**Data to process:**
+--

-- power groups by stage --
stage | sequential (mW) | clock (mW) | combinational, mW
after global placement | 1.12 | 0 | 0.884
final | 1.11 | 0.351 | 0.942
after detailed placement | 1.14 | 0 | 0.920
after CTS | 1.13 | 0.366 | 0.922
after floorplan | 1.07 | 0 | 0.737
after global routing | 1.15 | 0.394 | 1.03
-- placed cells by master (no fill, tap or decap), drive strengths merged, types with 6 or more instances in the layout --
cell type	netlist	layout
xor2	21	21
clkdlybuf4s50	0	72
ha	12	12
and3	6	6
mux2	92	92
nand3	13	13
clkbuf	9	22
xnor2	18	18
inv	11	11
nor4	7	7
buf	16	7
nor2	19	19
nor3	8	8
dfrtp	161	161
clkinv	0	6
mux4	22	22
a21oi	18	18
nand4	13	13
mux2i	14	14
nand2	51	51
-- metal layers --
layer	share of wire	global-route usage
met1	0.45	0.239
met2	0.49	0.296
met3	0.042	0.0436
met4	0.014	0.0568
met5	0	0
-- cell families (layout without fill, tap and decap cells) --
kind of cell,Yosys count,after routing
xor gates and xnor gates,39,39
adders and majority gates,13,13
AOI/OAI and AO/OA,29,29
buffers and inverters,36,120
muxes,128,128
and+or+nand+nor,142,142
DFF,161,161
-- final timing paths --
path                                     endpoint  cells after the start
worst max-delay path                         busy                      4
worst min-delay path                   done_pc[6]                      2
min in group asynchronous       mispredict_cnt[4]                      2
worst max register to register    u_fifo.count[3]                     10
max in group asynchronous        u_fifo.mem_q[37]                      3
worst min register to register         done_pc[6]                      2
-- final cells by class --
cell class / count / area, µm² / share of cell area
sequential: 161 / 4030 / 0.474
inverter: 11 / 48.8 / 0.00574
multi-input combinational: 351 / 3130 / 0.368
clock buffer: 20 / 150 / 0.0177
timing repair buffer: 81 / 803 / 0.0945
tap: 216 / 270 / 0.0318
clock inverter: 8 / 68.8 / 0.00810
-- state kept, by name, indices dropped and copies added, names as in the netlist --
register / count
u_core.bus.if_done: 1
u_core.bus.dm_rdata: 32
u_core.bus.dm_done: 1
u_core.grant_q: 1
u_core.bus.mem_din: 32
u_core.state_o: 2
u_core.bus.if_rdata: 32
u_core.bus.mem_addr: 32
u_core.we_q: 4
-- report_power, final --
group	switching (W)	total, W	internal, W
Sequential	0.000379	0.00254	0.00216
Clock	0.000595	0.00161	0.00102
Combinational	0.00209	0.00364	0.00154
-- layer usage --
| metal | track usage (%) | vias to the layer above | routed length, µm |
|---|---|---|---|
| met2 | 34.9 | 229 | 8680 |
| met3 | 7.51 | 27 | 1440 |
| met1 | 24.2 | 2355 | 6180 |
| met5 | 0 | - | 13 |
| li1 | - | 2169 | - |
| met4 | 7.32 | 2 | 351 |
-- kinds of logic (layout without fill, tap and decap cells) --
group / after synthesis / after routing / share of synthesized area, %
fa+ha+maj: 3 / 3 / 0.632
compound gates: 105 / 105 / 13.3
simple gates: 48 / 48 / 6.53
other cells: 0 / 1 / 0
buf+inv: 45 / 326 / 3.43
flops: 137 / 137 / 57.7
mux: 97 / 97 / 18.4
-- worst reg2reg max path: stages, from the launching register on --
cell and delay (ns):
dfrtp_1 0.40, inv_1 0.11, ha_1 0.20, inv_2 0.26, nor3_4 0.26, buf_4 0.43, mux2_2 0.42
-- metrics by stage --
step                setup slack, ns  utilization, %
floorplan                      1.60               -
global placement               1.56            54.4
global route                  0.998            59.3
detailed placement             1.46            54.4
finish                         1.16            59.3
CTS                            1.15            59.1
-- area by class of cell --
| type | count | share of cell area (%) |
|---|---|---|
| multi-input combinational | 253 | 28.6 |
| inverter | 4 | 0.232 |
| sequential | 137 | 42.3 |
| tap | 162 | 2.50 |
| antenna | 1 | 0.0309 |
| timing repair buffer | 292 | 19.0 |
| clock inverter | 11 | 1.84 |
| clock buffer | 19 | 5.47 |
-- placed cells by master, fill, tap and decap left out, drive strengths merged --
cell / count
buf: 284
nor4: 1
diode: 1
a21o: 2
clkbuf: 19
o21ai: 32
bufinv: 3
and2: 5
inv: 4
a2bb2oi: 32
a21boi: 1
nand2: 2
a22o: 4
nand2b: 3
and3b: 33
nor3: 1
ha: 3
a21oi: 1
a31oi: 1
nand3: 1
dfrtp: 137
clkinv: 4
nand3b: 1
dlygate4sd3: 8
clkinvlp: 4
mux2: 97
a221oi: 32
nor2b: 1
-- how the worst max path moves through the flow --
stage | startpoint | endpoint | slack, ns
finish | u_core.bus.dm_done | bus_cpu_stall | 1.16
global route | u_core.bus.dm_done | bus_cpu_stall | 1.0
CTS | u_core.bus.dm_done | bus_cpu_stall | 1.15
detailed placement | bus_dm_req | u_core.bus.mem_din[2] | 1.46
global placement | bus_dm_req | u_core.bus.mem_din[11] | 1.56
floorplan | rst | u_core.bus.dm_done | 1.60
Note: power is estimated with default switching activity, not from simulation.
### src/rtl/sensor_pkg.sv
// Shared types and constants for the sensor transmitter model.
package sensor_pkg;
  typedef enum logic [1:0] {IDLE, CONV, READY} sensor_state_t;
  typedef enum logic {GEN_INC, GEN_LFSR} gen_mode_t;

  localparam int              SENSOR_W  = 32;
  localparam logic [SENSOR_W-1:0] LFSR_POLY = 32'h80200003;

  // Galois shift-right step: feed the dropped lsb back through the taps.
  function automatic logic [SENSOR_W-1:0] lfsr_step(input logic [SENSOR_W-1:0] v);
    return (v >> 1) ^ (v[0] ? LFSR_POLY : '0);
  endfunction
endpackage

+--

**Assignment:** Reproduce every record above exactly as it appears.

**Result for this task:**
-- power groups by stage --
stage | sequential (mW) | clock (mW) | combinational, mW
after global placement | 1.12 | 0 | 0.884
final | 1.11 | 0.351 | 0.942
after detailed placement | 1.14 | 0 | 0.920
after CTS | 1.13 | 0.366 | 0.922
after floorplan | 1.07 | 0 | 0.737
after global routing | 1.15 | 0.394 | 1.03
-- placed cells by master (no fill, tap or decap), drive strengths merged, types with 6 or more instances in the layout --
cell type	netlist	layout
xor2	21	21
clkdlybuf4s50	0	72
ha	12	12
and3	6	6
mux2	92	92
nand3	13	13
clkbuf	9	22
xnor2	18	18
inv	11	11
nor4	7	7
buf	16	7
nor2	19	19
nor3	8	8
dfrtp	161	161
clkinv	0	6
mux4	22	22
a21oi	18	18
nand4	13	13
mux2i	14	14
nand2	51	51
-- metal layers --
layer	share of wire	global-route usage
met1	0.45	0.239
met2	0.49	0.296
met3	0.042	0.0436
met4	0.014	0.0568
met5	0	0
-- cell families (layout without fill, tap and decap cells) --
kind of cell,Yosys count,after routing
xor gates and xnor gates,39,39
adders and majority gates,13,13
AOI/OAI and AO/OA,29,29
buffers and inverters,36,120
muxes,128,128
and+or+nand+nor,142,142
DFF,161,161
-- final timing paths --
path                                     endpoint  cells after the start
worst max-delay path                         busy                      4
worst min-delay path                   done_pc[6]                      2
min in group asynchronous       mispredict_cnt[4]                      2
worst max register to register    u_fifo.count[3]                     10
max in group asynchronous        u_fifo.mem_q[37]                      3
worst min register to register         done_pc[6]                      2
-- final cells by class --
cell class / count / area, µm² / share of cell area
sequential: 161 / 4030 / 0.474
inverter: 11 / 48.8 / 0.00574
multi-input combinational: 351 / 3130 / 0.368
clock buffer: 20 / 150 / 0.0177
timing repair buffer: 81 / 803 / 0.0945
tap: 216 / 270 / 0.0318
clock inverter: 8 / 68.8 / 0.00810
-- state kept, by name, indices dropped and copies added, names as in the netlist --
register / count
u_core.bus.if_done: 1
u_core.bus.dm_rdata: 32
u_core.bus.dm_done: 1
u_core.grant_q: 1
u_core.bus.mem_din: 32
u_core.state_o: 2
u_core.bus.if_rdata: 32
u_core.bus.mem_addr: 32
u_core.we_q: 4
-- report_power, final --
group	switching (W)	total, W	internal, W
Sequential	0.000379	0.00254	0.00216
Clock	0.000595	0.00161	0.00102
Combinational	0.00209	0.00364	0.00154
-- layer usage --
| metal | track usage (%) | vias to the layer above | routed length, µm |
|---|---|---|---|
| met2 | 34.9 | 229 | 8680 |
| met3 | 7.51 | 27 | 1440 |
| met1 | 24.2 | 2355 | 6180 |
| met5 | 0 | - | 13 |
| li1 | - | 2169 | - |
| met4 | 7.32 | 2 | 351 |
-- kinds of logic (layout without fill, tap and decap cells) --
group / after synthesis / after routing / share of synthesized area, %
fa+ha+maj: 3 / 3 / 0.632
compound gates: 105 / 105 / 13.3
simple gates: 48 / 48 / 6.53
other cells: 0 / 1 / 0
buf+inv: 45 / 326 / 3.43
flops: 137 / 137 / 57.7
mux: 97 / 97 / 18.4
-- worst reg2reg max path: stages, from the launching register on --
cell and delay (ns):
dfrtp_1 0.40, inv_1 0.11, ha_1 0.20, inv_2 0.26, nor3_4 0.26, buf_4 0.43, mux2_2 0.42
-- metrics by stage --
step                setup slack, ns  utilization, %
floorplan                      1.60               -
global placement               1.56            54.4
global route                  0.998            59.3
detailed placement             1.46            54.4
finish                         1.16            59.3
CTS                            1.15            59.1
-- area by class of cell --
| type | count | share of cell area (%) |
|---|---|---|
| multi-input combinational | 253 | 28.6 |
| inverter | 4 | 0.232 |
| sequential | 137 | 42.3 |
| tap | 162 | 2.50 |
| antenna | 1 | 0.0309 |
| timing repair buffer | 292 | 19.0 |
| clock inverter | 11 | 1.84 |
| clock buffer | 19 | 5.47 |
-- placed cells by master, fill, tap and decap left out, drive strengths merged --
cell / count
buf: 284
nor4: 1
diode: 1
a21o: 2
clkbuf: 19
o21ai: 32
bufinv: 3
and2: 5
inv: 4
a2bb2oi: 32
a21boi: 1
nand2: 2
a22o: 4
nand2b: 3
and3b: 33
nor3: 1
ha: 3
a21oi: 1
a31oi: 1
nand3: 1
dfrtp: 137
clkinv: 4
nand3b: 1
dlygate4sd3: 8
clkinvlp: 4
mux2: 97
a221oi: 32
nor2b: 1
-- how the worst max path moves through the flow --
stage | startpoint | endpoint | slack, ns
finish | u_core.bus.dm_done | bus_cpu_stall | 1.16
global route | u_core.bus.dm_done | bus_cpu_stall | 1.0
CTS | u_core.bus.dm_done | bus_cpu_stall | 1.15
detailed placement | bus_dm_req | u_core.bus.mem_din[2] | 1.46
global placement | bus_dm_req | u_core.bus.mem_din[11] | 1.56
floorplan | rst | u_core.bus.dm_done | 1.60
Note: power is estimated with default switching activity, not from simulation.
### src/rtl/sensor_pkg.sv
// Shared types and constants for the sensor transmitter model.
package sensor_pkg;
  typedef enum logic [1:0] {IDLE, CONV, READY} sensor_state_t;
  typedef enum logic {GEN_INC, GEN_LFSR} gen_mode_t;

  localparam int              SENSOR_W  = 32;
  localparam logic [SENSOR_W-1:0] LFSR_POLY = 32'h80200003;

  // Galois shift-right step: feed the dropped lsb back through the taps.
  function automatic logic [SENSOR_W-1:0] lfsr_step(input logic [SENSOR_W-1:0] v);
    return (v >> 1) ^ (v[0] ? LFSR_POLY : '0);
  endfunction
endpackage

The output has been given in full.